Updated on April 10, 2012

Dyslexia overview

Dyslexia is a learning disability that affects a person’s ability to read and in most cases write. Rarely a person with dyslexia may have problems in speech. Dyslexia is characterized by an inability to process what one sees and register it in a way that the brain can understand and translate the information. The symptoms of dyslexia include a lack of typical learning capabilities in reading and writing skills when at an average intelligence level for the person’s age.

Many people with dyslexia are highly intelligent, but show a deficit in the ability to learn in these areas. One common misconception about individuals with dyslexia is that they see backwards. This is incorrect. The brain just interprets information differently.

This disorder often goes undiagnosed. It is estimated that just over 10 percent of the population has dyslexia, yet only 5 percent are diagnosed and treated. It is important to catch this disorder early in a person’s life for the most successful treatments.

Types of dyslexia

  • Visual dyslexia- this is the type that there are many letter and number reversals and sequencing problems.
  • Auditory dyslexia- sounds and groups of letters are not understood, or heard correctly.
  • Trauma dyslexia- cause by brain trauma in the area that affects the area of the brain that processes reading and writing skills, not commonly seen in schools age children.
  • Primary dyslexia- dysfunction of the cerebral cortex, this type of the disorder is hereditary and even with hard work and practice, the individual rarely rises above fourth grade reading and spelling levels in their lifetime.
  • Developmental dyslexia- apparently begins in utero, cause by hormonal imbalances in fetal stage.

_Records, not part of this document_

[config.mk]
export PLATFORM = sky130hd
export DESIGN_NAME = regfile_mp_flat
export DESIGN_NICKNAME = d
export VERILOG_FILES = /design/src/rtl/regfile_mp_if.sv /design/src/rtl/regfile_mp.sv /design/src/flat_wrapper.sv
export SDC_FILE = /design/constraint.sdc
export NUM_CORES = 1
export LEC_CHECK = 0
export ABC_AREA = 1
export CORE_UTILIZATION = 30
export DETAILED_ROUTE_END_ITERATION = 10
export HOLD_SLACK_MARGIN = 0.03
export PLACE_DENSITY_LB_ADDON = 0.12
export SLEW_MARGIN = 15
export SYNTH_ARGS = -nofsm -noshare
export SYNTH_HDL_FRONTEND = slang
export SYNTH_SLANG_ARGS = --single-unit
[constraint.sdc]
create_clock -name clk -period 2.1 [get_ports clk]
set_clock_uncertainty 0.2 [all_clocks]
set_input_delay 0.42 -clock clk [delete_from_list [all_inputs] [get_ports clk]]
set_output_delay 0.42 -clock clk [all_outputs]
set_load 0.1 [all_outputs]
[src/rtl/regfile_mp_if.sv]
// rtl/regfile_mp_if.sv - write/read/clear bundle between datapath controller and regfile_mp
interface regfile_mp_if #(
  parameter int AW  = 4,
  parameter int W   = 8,
  parameter int NRD = 3
);
  logic              we0;
  logic [AW-1:0]     waddr0;
  logic [W-1:0]      wdata0;
  logic              we1;
  logic [AW-1:0]     waddr1;
  logic [W-1:0]      wdata1;
  logic              re;
  logic [NRD*AW-1:0] raddr;
  logic [NRD*W-1:0]  rdata;
  logic [NRD-1:0]    rvalid;
  logic              clr_req;
  logic              clr_busy;

  modport master (
    output we0, waddr0, wdata0, we1, waddr1, wdata1, re, raddr, clr_req,
    input  rdata, rvalid, clr_busy
  );

  modport slave (
    input  we0, waddr0, wdata0, we1, waddr1, wdata1, re, raddr, clr_req,
    output rdata, rvalid, clr_busy
  );
endinterface

[src/rtl/regfile_mp.sv]
// rtl/regfile_mp.sv - multi-port register file, two prioritised writers, valid bits,
// optional write-to-read bypass and a one-entry-per-cycle clear sweep
module regfile_mp #(
  parameter int AW     = 4,
  parameter int DEPTH  = 15,
  parameter int W      = 8,
  parameter int NRD    = 3,
  parameter int BYPASS = 1
) (
  input  logic        clk,
  input  logic        rst_n,
  regfile_mp_if.slave bus
);

  localparam logic [AW:0]   DEPTH_L = (AW+1)'(DEPTH);
  localparam logic [AW-1:0] LAST    = AW'(DEPTH - 1);

  typedef enum logic {S_IDLE = 1'b0, S_SWEEP = 1'b1} state_t;

  state_t            r_state, w_state_nxt;
  logic [AW-1:0]     r_cnt, w_cnt_nxt;
  logic [W-1:0]      r_data [DEPTH];
  logic [DEPTH-1:0]  r_valid;
  logic [NRD*W-1:0]  r_rdata;
  logic [NRD-1:0]    r_rvalid;

  logic              w_busy;
  logic              w_wr0, w_wr1;
  logic [AW-1:0]     w_ra;
  logic [NRD*W-1:0]  w_rdata_nxt;
  logic [NRD-1:0]    w_rvalid_nxt;

  assign w_busy = (r_state == S_SWEEP);
  assign w_wr0  = bus.we0 && !w_busy && ({1'b0, bus.waddr0} < DEPTH_L);
  assign w_wr1  = bus.we1 && !w_busy && ({1'b0, bus.waddr1} < DEPTH_L);

  always_ff @(posedge clk or negedge rst_n) begin
    if (!rst_n) begin
      r_state <= S_IDLE;
      r_cnt   <= '0;
    end else begin
      r_state <= w_state_nxt;
      r_cnt   <= w_cnt_nxt;
    end
  end

  // clr_req during a sweep is deliberately not looked at
  always_comb begin
    w_state_nxt = r_state;
    w_cnt_nxt   = r_cnt;
    case (r_state)
      S_IDLE: begin
        if (bus.clr_req) begin
          w_state_nxt = S_SWEEP;
          w_cnt_nxt   = '0;
        end
      end
      S_SWEEP: begin
        if (r_cnt == LAST) begin
          w_state_nxt = S_IDLE;
          w_cnt_nxt   = '0;
        end else begin
          w_cnt_nxt = r_cnt + 1'b1;
        end
      end
      default: begin
        w_state_nxt = S_IDLE;
        w_cnt_nxt   = '0;
      end
    endcase
  end

  always_ff @(posedge clk or negedge rst_n) begin
    if (!rst_n) begin
      for (int k = 0; k < DEPTH; k++) r_data[k] <= '0;
      r_valid <= '0;
    end else if (w_busy) begin
      r_data[r_cnt]  <= '0;
      r_valid[r_cnt] <= 1'b0;
    end else begin
      if (w_wr0) begin
        r_data[bus.waddr0]  <= bus.wdata0;
        r_valid[bus.waddr0] <= 1'b1;
      end
      // port 1 is applied last so it wins an address collision
      if (w_wr1) begin
        r_data[bus.waddr1]  <= bus.wdata1;
        r_valid[bus.waddr1] <= 1'b1;
      end
    end
  end

  always_comb begin
    w_rdata_nxt  = '0;
    w_rvalid_nxt = '0;
    w_ra         = '0;
    for (int i = 0; i < NRD; i++) begin
      w_ra = bus.raddr[i*AW +: AW];
      if ({1'b0, w_ra} < DEPTH_L) begin
        w_rdata_nxt[i*W +: W] = r_data[w_ra];
        w_rvalid_nxt[i]       = r_valid[w_ra];
      end
      if (BYPASS != 0) begin
        if (w_wr0 && (bus.waddr0 == w_ra)) begin
          w_rdata_nxt[i*W +: W] = bus.wdata0;
          w_rvalid_nxt[i]       = 1'b1;
        end
        if (w_wr1 && (bus.waddr1 == w_ra)) begin
          w_rdata_nxt[i*W +: W] = bus.wdata1;
          w_rvalid_nxt[i]       = 1'b1;
        end
      end
    end
  end

  always_ff @(posedge clk or negedge rst_n) begin
    if (!rst_n) begin
      r_rdata  <= '0;
      r_rvalid <= '0;
    end else if (bus.re) begin
      r_rdata  <= w_rdata_nxt;
      r_rvalid <= w_rvalid_nxt;
    end
  end

  assign bus.rdata    = r_rdata;
  assign bus.rvalid   = r_rvalid;
  assign bus.clr_busy = w_busy;

endmodule
[src/flat_wrapper.sv]
// flat-port wrapper written by rule: the top's interface ports become plain ports
module regfile_mp_flat 
#(
  parameter int AW     = 4,
  parameter int DEPTH  = 15,
  parameter int W      = 8,
  parameter int NRD    = 3,
  parameter int BYPASS = 1
)
  (clk, rst_n, bus_we0, bus_waddr0, bus_wdata0, bus_we1, bus_waddr1, bus_wdata1, bus_re, bus_raddr, bus_clr_req, bus_rdata, bus_rvalid, bus_clr_busy);
  regfile_mp_if #(.AW(AW), .W(W), .NRD(NRD)) bus_i ();
  input  logic clk;
  input  logic rst_n;
  input wire logic [$bits(bus_i.we0)-1:0] bus_we0;
  input wire logic [$bits(bus_i.waddr0)-1:0] bus_waddr0;
  input wire logic [$bits(bus_i.wdata0)-1:0] bus_wdata0;
  input wire logic [$bits(bus_i.we1)-1:0] bus_we1;
  input wire logic [$bits(bus_i.waddr1)-1:0] bus_waddr1;
  input wire logic [$bits(bus_i.wdata1)-1:0] bus_wdata1;
  input wire logic [$bits(bus_i.re)-1:0] bus_re;
  input wire logic [$bits(bus_i.raddr)-1:0] bus_raddr;
  input wire logic [$bits(bus_i.clr_req)-1:0] bus_clr_req;
  output wire logic [$bits(bus_i.rdata)-1:0] bus_rdata;
  output wire logic [$bits(bus_i.rvalid)-1:0] bus_rvalid;
  output wire logic [$bits(bus_i.clr_busy)-1:0] bus_clr_busy;
  assign bus_i.we0 = bus_we0;
  assign bus_i.waddr0 = bus_waddr0;
  assign bus_i.wdata0 = bus_wdata0;
  assign bus_i.we1 = bus_we1;
  assign bus_i.waddr1 = bus_waddr1;
  assign bus_i.wdata1 = bus_wdata1;
  assign bus_i.re = bus_re;
  assign bus_i.raddr = bus_raddr;
  assign bus_i.clr_req = bus_clr_req;
  assign bus_rdata = bus_i.rdata;
  assign bus_rvalid = bus_i.rvalid;
  assign bus_clr_busy = bus_i.clr_busy;
  regfile_mp #(.AW(AW), .DEPTH(DEPTH), .W(W), .NRD(NRD), .BYPASS(BYPASS)) u_core (.clk(clk), .rst_n(rst_n), .bus(bus_i));
endmodule
# After elaboration in Yosys (flattened, before gate mapping)
# Index checks and enable logic that the tools add are counted.
# op_classes
n_eq_ne	8
n_bitwise	13
mux	61
order_cmp	23
n_addsub	1
reduce_logical	17
# ops
op	count
120-bit two-way mux	4
120-bit bitwise mux	2
8-bit two-way mux	18
120-bit bitwise AND	1
120-bit inverter	1
8-bit binary-select mux with 4-bit select	3
8-bit demux with 4-bit select	3
15-bit two-way mux	4
5-bit >= comparator, second input constant	6
4-bit by 5-bit less-than comparator with 1-bit output, second input constant	6
4-bit inverter with 5-bit output	6
15-bit OR	2
4-bit equality test	6
4-bit less-than comparator, second input constant	5
1-bit two-way mux	17
1-bit logical AND	16
15-bit bitwise AND	1
5-bit by 1-bit less-than comparator with 1-bit output, second input constant	3
15-bit inverter	1
1-bit binary-select mux with 4-bit select	3
1-bit demux with 4-bit select	3
4-bit by 1-bit >= comparator with 1-bit output, second input constant	3
4-bit two-way mux	2
4-bit case mux with 2 select lines	1
6 further kinds	6
# totals
word_cells	143
output_inout_bits	28
inputBits	42
regBits	167

# Longest topological paths before layout
# Gate-level depths: netlist of run 1.
# logic_depth
depth_word	11
depth_mapped	14
ltp_nobuf	13

# Worst setup path before layout of run 1
# No wires, ideal clock.
# synth_path
kind	reg-to-reg
start	reg u_core.r_state (netlist: u_core.bus.clr_busy)
end	reg u_core.r_data[104] (netlist name)
required_time_ps	1756
period_less_slack_ps	2314
setup_ps	144
path_buffers	1
arrival_time_ps	1971
slack_ps	-214
stages_incl_launch_ff	12
path_cell_list	dfrtp_1 -> buf_6 -> inv_2 -> nand2_4 -> a21oi_4 -> nand2_4 -> inv_2 -> nand2_2 -> nand2_1 -> nand3_1 -> nand2_1 -> o21ai_0
# synth_via
elab_chain_cells	8
elab_cells_between_ends	10
classes_between	mux (5); reduce/logical (5)
# synth_lines
element	line	rtl
start: declaration	regfile_mp.sv:20	state_t r_state, w_state_nxt;
start signal: assignment	regfile_mp.sv:42	r_state <= w_state_nxt;
1-bit logical NOT	regfile_mp.sv:34, regfile_mp.sv:35	
1-bit logical AND (2 in a row)	regfile_mp.sv:34	assign w_wr0 = bus.we0 && !w_busy && ({1'b0, bus.waddr0} < DEPTH_L);
120-bit two-way mux	regfile_mp.sv:81	if (w_wr0) begin
120-bit two-way mux	regfile_mp.sv:77	end else if (w_busy) begin
120-bit bitwise mux	regfile_mp.sv:87	r_data[bus.waddr1] <= bus.wdata1;
120-bit two-way mux	regfile_mp.sv:86	if (w_wr1) begin
120-bit two-way mux (*)	regfile_mp.sv:77	
end signal: indexed assignment	regfile_mp.sv:82	r_data[bus.waddr0] <= bus.wdata0;
end signal: indexed assignment	regfile_mp.sv:87	
end: declaration	regfile_mp.sv:22	logic [W-1:0] r_data [DEPTH];
# Every way passes the cells marked *; elsewhere a longest branch is shown, timed or not. The select of a mux whose other input is x is not followed.
# A chain may end at the register's enable or synchronous reset.

# Worst setup path after layout of run 1
# layout_path
start	reg u_core.r_state (netlist: u_core.bus.clr_busy)
end	out bus_clr_busy
# layout_lines
element	line	rtl
end: declaration	flat_wrapper.sv:25	output wire logic [$bits(bus_i.clr_busy)-1:0] bus_clr_busy;
# No word-level cell between the ends.

==> out/metrics.yaml, run 1 <==
outcome:
  status: "complete, no violations"
critical_path:
  worst-endpoint-required_ns: 1.48
  timing.rr.start: "u_core.bus.clr_busy"
  worst-r2r-setup-slack_ns: 0.03
  startpoint: "u_core.bus.clr_busy"
  startpoint_type: "register"
  crit_arrival_ns: 1.46
  end_kind: "primary output"
  reg2reg_depth: 9
  crit_type: "reg -> out"
  cp_max_fo: 22
  r2r-end: "u_core.r_data[88]"
sta:
  worst_pin_slew_ns: 0.733
  setup_tns_ns: 0
  fin_crit_ns: 2.08
  max_slew_margin_pct: 50.9
  max_freq_mhz: 481
  setup_viol: 0
  finalCritPeriodShare_pct: 98.9
  hold_violations: 0
  rsz0062_at_grt: "true"
  slew_violations: 0
clock_network:
  clockBufferDepth: 2
  clkTransAtPathRegs_ns: 0.08
  numCtsBuffers: 17
  cts_sinks: 167
  htreeDepth: 4
  cts_tree: "built"
  clk_latency_ns: 0.51
  cts.root.buffer_cell: "clkbuf_16"
final_layout:
  final_cell_mix: "1161 x nand2_1, 249 x nand3_1, 236 x inv_1"
  drive_gt1_share_pct: 15.5
  regArea_mm2: 0.00418
  multi_input_area_mm2: 0.00881
  layout_commonest_cell: "nand2_1"
  nets: 2777
  utilization_pct: 39.6
  insertedDiodeCount: 0
  stdcell_count: 3363
  fillCellCount: 5196
  area_growth_syn_to_layout_pct: 30.2
  final_area_mm2: 0.0189
logic_synthesis:
  netlist-cell-type-count: 38
  synth-seq-cells: 167
  synth_area_mm2: 0.0145
  avgSynthCellArea_um2: 5.80
  yosysSeqAreaShare_pct: 28.8
  syn_inst: 2507
  ys_warn_count: 0
  synth_nets: 2549
power_and_ir_drop:
  power.density_mw_per_mm2: 942
  p_comb_share_pct: 51.3
  internal-power_w: 0.00905
  p_clk_share_pct: 19.1
  p_leak_nw: 10.5
  ir_drop_v: 0.000638
  p_sw_w: 0.00879
  p_seq_share_pct: 29.6
  switching_share_pct: 49.3
hold_path:
  worstHoldPathType: "in -> async"
grt:
  grt_antenna_before_repair: 4
  first_global_vias: 16400
  track_usage_pct: 32.0
  grt-ovfl-total: 0
  grt_first_pass_wirelength_um: 113000
  grt_max_degree: 50
placed_design:
  place.gp.congestion: 0.995
  dp.cells: 3326
  place_area_mm2: 0.0181
  dp_hpwl_um: 60000
  port_buffers: 69
floorplan:
  die_area_mm2: 0.0493
  die_w_um: 222
  ioPinCount: 70
  start_util_pct: 30.4
  rows: 80
  die_h_um: 222
  core_area_mm2: 0.0477
detailed_routing:
  num_vias: 17700
  drtIter0Drc: 1905
  firstDrtPassIters: 6
  routedWlPerCell_um: 23.3
  routed_wirelength_um: 78400
  ant_nets: 0
  drcViolationCount: 0
  vias_per_cell: 5.25
flow_run:
  drv_cap: 0
[power groups by stage]
stage / clock, W / sequential [W] / combinational [W]
after floorplan: 0 / 0.00577 / 0.00458
after global placement: 0 / 0.00528 / 0.00888
after detailed placement: 0 / 0.00530 / 0.00893
after CTS: 0.00350 / 0.00525 / 0.00896
after global routing: 0.00360 / 0.00539 / 0.00996
final: 0.00340 / 0.00529 / 0.00914
[cells in the mapped netlist]
cell type | n | share of area (%)
nand2_1 | 1165 | 30
nand3_1 | 259 | 8.9
inv_1 | 238 | 6.1
o21ai_0 | 191 | 6.6
dfrtp_1 | 167 | 29
nor2_1 | 100 | 2.6
o211ai_1 | 62 | 3.2
clkbuf_1 | 53 | 1.4
a21oi_1 | 51 | 1.8
buf_2 | 44 | 1.5
inv_2 | 22 | 0.57
o21ai_1 | 18 | 0.62
nand2_2 | 15 | 0.65
clkinv_1 | 13 | 0.34
buf_4 | 11 | 0.57
xor2_1 | 11 | 0.66
nor2_4 | 10 | 0.77
buf_6 | 8 | 0.62
nand2_4 | 8 | 0.62
nand4_1 | 8 | 0.34
buf_1 | 7 | 0.18
nand3b_1 | 7 | 0.36
nand3_2 | 5 | 0.34
nor2_2 | 5 | 0.22
nor2_8 | 5 | 0.69
xnor2_1 | 5 | 0.30
a31oi_1 | 4 | 0.17
a21oi_4 | 2 | 0.22
clkbuf_2 | 2 | 0.069
nor3_2 | 2 | 0.14
o31ai_1 | 2 | 0.10
a22o_1 | 1 | 0.060
and2_1 | 1 | 0.043
nand3_4 | 1 | 0.12
o21a_4 | 1 | 0.10
o21ai_4 | 1 | 0.11
o21bai_1 | 1 | 0.052
o22ai_1 | 1 | 0.043
[through the flow]
step,power [W],setup slack (ns),hold WS [ns]
floorplan,0.0103,0.00184,-0.0756
global placement,0.0142,-0.493,0.187
detailed placement,0.0142,-0.481,0.180
CTS,0.0177,0.0105,0.199
global route,0.0189,-0.0462,0.234
finish,0.0178,0.0221,0.203
[worst max-delay path by stage]
stage	end	slack, ns	depth (start not counted)
after floorplan	u_core.r_data[104]	0.002	11
after global placement	u_core.bus.rdata[7]	-0.49	13
after detailed placement	u_core.r_data[108]	-0.48	11
after CTS	bus_clr_busy	0.01	2
after global routing	u_core.r_data[88]	-0.05	9
final	bus_clr_busy	0.02	2
[critical path, stage by stage, from the launching register on]
cell and delay, ns:
dfrtp_2 0.40, buf_4 0.32, buf_12 0.22
[registers in the layout, indices dropped and copies added (netlist names)]
| signal | cells |
|---|---|
| u_core.bus.clr_busy | 1 |
| u_core.r_cnt | 4 |
| u_core.bus.rdata | 24 |
| u_core.bus.rvalid | 3 |
| u_core.r_valid | 15 |
| u_core.r_data | 120 |
[routing by layer]
layer,track usage [%],wire [um],vias to the layer above
met4,16.2,3930,0
met5,0,0,-
met1,43.8,34700,8307
li1,-,-,8345
met2,47.8,33400,861
met3,6.31,6400,147
[repair_timing]
action                                 in CTS  in global routing
setup endpoints to repair                   0                 75
resized for setup                           0                 37
hold buffers                                1                  0
buffers inserted                            0                  4
endpoints found under the hold margin     111                  0
[area by class of cell]
type / instances / area share, %
clock buffer: 24 / 2.70
inverter: 273 / 5.45
clock inverter: 8 / 0.450
tap: 615 / 4.07
timing repair buffer: 334 / 18.7
multi-input combinational: 1942 / 46.5
sequential: 167 / 22.1
[cells by family after synthesis]
logic type,after synthesis,share of synthesized area (%)
simple gates,1591,45.9
buf+inv,398,11.4
flops,167,28.8
xor+xnor,16,0.964
compound gates,335,13.0
Note: power is estimated with default switching activity, not from simulation.
==> run 2: changes to the inputs <==
- CORE_UTILIZATION: 30 -> 45
- CTS_CLUSTER_SIZE: default -> 20
==> run 2 against run 1 <==
Combinational power decreased by 3.1%. Clock-buffer cell count down 7. Maximum frequency rose by 0.72%. Sequential share of layout area up 0.63 points. Non-clock buffer count down 53. Setup slack improved by 0.015 ns. Register-to-register slack hardly changed. Global-route usage increased by 12 points. Via count rose by 1.5%. Sequential cell count stayed put. Die area decreased by 33%. Highest routed layer unchanged.
==> out/metrics.yaml, run 2 (synthesis gave the netlist of run 1 again) <==
detailed_routing:
  firstDrtPassIters: 10  # was 6
  drtIter0Drc: 2649  # was 1905
  vias_per_cell: 5.79  # was 5.25
  routedWlPerCell_um: 23.2  # was 23.3 um
  wl_met3_um: 9250  # was 6400 um
  ant_nets: 0  # unchanged
  drcViolationCount: 0  # unchanged
  wl_met1_um: 27500  # was 34700 um
  topRoutingLayerUsed: "met4"  # unchanged
  routed_wirelength_um: 71800  # was 78400 um
  num_vias: 17900  # was 17700
  route.met2.wl_um: 29700  # was 33400 um
sta:
  fin_crit_ns: 2.06  # was 2.08 ns
  max_freq_mhz: 485  # was 481 MHz
  setup_slack_ns: 0.0370  # was 0.0221 ns
  hold_ws_ns: 0.224  # was 0.203 ns
  slew_violations: 0  # unchanged
  max_slew_margin_pct: 31.8  # was 50.9%
  setup_viol: 0  # unchanged
  worst_pin_slew_ns: 1.02  # was 0.733 ns
  rsz0062_at_grt: "true"  # unchanged
  hold_violations: 0  # unchanged
  finalCritPeriodShare_pct: 98.2  # was 98.9%
grt:
  grt_antenna_before_repair: 1  # was 4
  first_global_vias: 16400  # about the same
  grt-ovfl-total: 0  # unchanged
  track_usage_pct: 43.6  # was 32.0%
  grt_max_degree: 68  # was 50
  grt_first_pass_wirelength_um: 105000  # was 113000 um
outcome:
  status: "complete, no violations"  # unchanged
power_and_ir_drop:
  power.density_mw_per_mm2: 950  # was 942 mW/mm2
  finalPower_w: 0.0175  # was 0.0178 W
  p_leak_nw: 10.3  # was 10.5 nW
  ir_drop_v: 0.000813  # was 0.000638 V
clock_network:
  cts_tree: "built"  # unchanged
  cts.root.buffer_cell: "clkbuf_16"  # unchanged
  clkTransAtPathRegs_ns: 0.07  # was 0.08 ns
  clk_latency_ns: 0.48  # was 0.51 ns
  numCtsBuffers: 17  # unchanged
  cts_sinks: 167  # unchanged
  clockBufferDepth: 2  # unchanged
  htreeDepth: 4  # unchanged
critical_path:
  worst-r2r-setup-slack_ns: 0.04  # was 0.03 ns
  startpoint: "u_core.bus.clr_busy"  # unchanged
  timing.rr.start: "u_core.bus.clr_busy"  # unchanged
  max_stage_delay_ns: 0.82  # was 0.40 ns
  startpoint_type: "register"  # unchanged
  cp_max_fo: 67  # was 22
  crit_type: "reg -> reg"  # was reg -> out
  worst-endpoint-required_ns: 2.31  # was 1.48 ns
  crit_chain: "inv_4 > buf_12 > a21oi_1 > nand2_1 > nand2_1"  # was buf_4 > buf_12
  cpMostUsedCell: "nand2_1"
  end_kind: "register"  # was primary output
  crit_arrival_ns: 2.27  # was 1.46 ns
  crit_slowest_cell: "a21oi_1"  # was dfrtp_2
final_layout:
  final_cell_mix: "1160 x nand2_1, 251 x nand3_1, 235 x inv_1"  # was 1161 x nand2_1, 249 x nand3_1, 236 x inv_1
  utilization_pct: 58.2  # was 39.6%
  area_growth_syn_to_layout_pct: 26.6  # was 30.2%
  regArea_mm2: 0.00418  # unchanged
  drive_gt1_share_pct: 13.9  # was 15.5%
  multi_input_area_mm2: 0.00885  # was 0.00881 mm2
  nets: 2725  # was 2777
  stdcell_count: 3098  # was 3363
  fillCellCount: 3100  # was 5196
  regMostFlops: "u_core.r_data"  # unchanged
  largest_register_ffs: 120  # unchanged
  layout_commonest_cell: "nand2_1"  # unchanged
  insertedDiodeCount: 0  # unchanged
placed_design:
  place.gp.congestion: 1.07  # was 0.995
  port_buffers: 69  # unchanged
  dp.cells: 3058  # was 3326
  dp_hpwl_um: 53000  # was 60000 um
  preCtsSetupSlack_ns: -0.537  # was -0.481 ns
floorplan:
  die_h_um: 182  # was 222 um
  core_area_mm2: 0.0316  # was 0.0477 mm2
  rows: 65  # was 80
  die_area_mm2: 0.0330  # was 0.0493 mm2
  die_w_um: 182  # was 222 um
  ioPinCount: 70  # unchanged
  start_util_pct: 45.9  # was 30.4%
flow_run:
  drv_cap: 0  # unchanged
hold_path:
  worstHoldPathType: "in -> async"  # unchanged
==> run 2: area by class of cell <==
class,count,area share (%)
well taps,402,2.73
clock inverters,15,0.864
multi-input cells,1943,48.1
clock buffers,17,2.31
flip-flops and latches,167,22.7
inverters,273,5.62
repair buffers,281,17.7
==> run 2: worst max-delay path: cells and delay by family, from the launching register on <==
| family | cells | cell delay, ns |
|---|---|---|
| compound gates | 1 | 0.82 |
| flops | 1 | 0.47 |
| buf+inv | 2 | 0.30 |
| simple gates | 2 | 0.21 |
==> run 2: path summary, 6_finish.rpt <==
check | end | depth (start not counted)
min in group clk | u_core.r_data[11] | 2
hold reg to reg | u_core.r_data[11] | 2
setup / recovery | u_core.r_data[97] | 5
setup reg to reg | u_core.r_data[97] | 5
max in group asynchronous | u_core.r_data[4] | 3
hold / removal | u_core.r_data[106] | 2
==> run 2: timing repair <==
item	in CTS	in global routing
resized for setup	3	50
cloned	0	1
pin swaps	0	6
buffers inserted	0	6
endpoints found under the hold margin	129	0
hold buffers	1	0
endpoints found under the setup margin	21	87
==> run 2: metrics by stage <==
step | TNS (ns) | area, um2
after floorplan | 0 | 14500
after CTS | 0 | 18100
after detailed placement | -61.72 | 17500
final | 0 | 18400
after global placement | -64.57 | 17500
after global routing | -0.132 | 18400
==> run 2: power by group <==
| group | switching (W) | internal [W] | total [W] | leakage, nW |
|---|---|---|---|---|
| clock | 0.00166 | 0.00168 | 0.00334 | 0.275 |
| combinational | 0.00593 | 0.00293 | 0.00886 | 7.77 |
| sequential | 0.00111 | 0.00418 | 0.00529 | 2.27 |
==> run 2: per-layer routing <==
| layer | vias to the layer above | track usage (%) |
|---|---|---|
| li1 | 8236 | - |
| met1 | 8216 | 56.4 |
| met2 | 1226 | 64.4 |
| met3 | 248 | 10.9 |
| met4 | 0 | 29.2 |
| met5 | - | 0 |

This is not a complete list. There are other types of dyslexia, this article is an overview of key points and common diagnosis. In order to diagnose a person with dyslexia you must have the assessed by a qualified physician, psychologist or a person trained extensively in this area. It may be a number of people working together to obtain a diagnosis.

Symptoms of dyslexia

  • Appears to have vision difficulties but passes eye tests
  • Dizziness or headaches caused from reading
  • daydreams during lessons, confused at times, frustrated with school work, uninterested
  • ·Can be very articulate in their speech, difficulties with letters and numbers
  • Frequent ear infections, skin conditions, allergic type reactions to certain foods
  • Bed wetting past typical age of achieving a dry bed in the morning
  • Good memory for facts, lacks ability to remember sequences of events etc.
  • Comprehension difficulties

This is a brief description of common symptom, not a complete list.

Tips on teaching a person with dyslexia

  • Use a variety of multi sensory teaching/learning
  • Help teach the student organization
  • Have students highlight errors
  • Recite sounds as student touches or steps on them (not letters)
  • Create a hopscotch game using letters and sounds, have the student say them as they land on the different squares
  • Reward accomplishments with a tangible gift/positive reinforcement
  • Have children point to words when reading

Parents of dyslexic children should be well informed about support groups and teaching techniques used to help their children. This can help the parent help the child learn and ease parents frustration through understanding. Parents need to work closely with teachers for the most success of their child.Be sure to form a partnership with everyone involved, include the student when possible.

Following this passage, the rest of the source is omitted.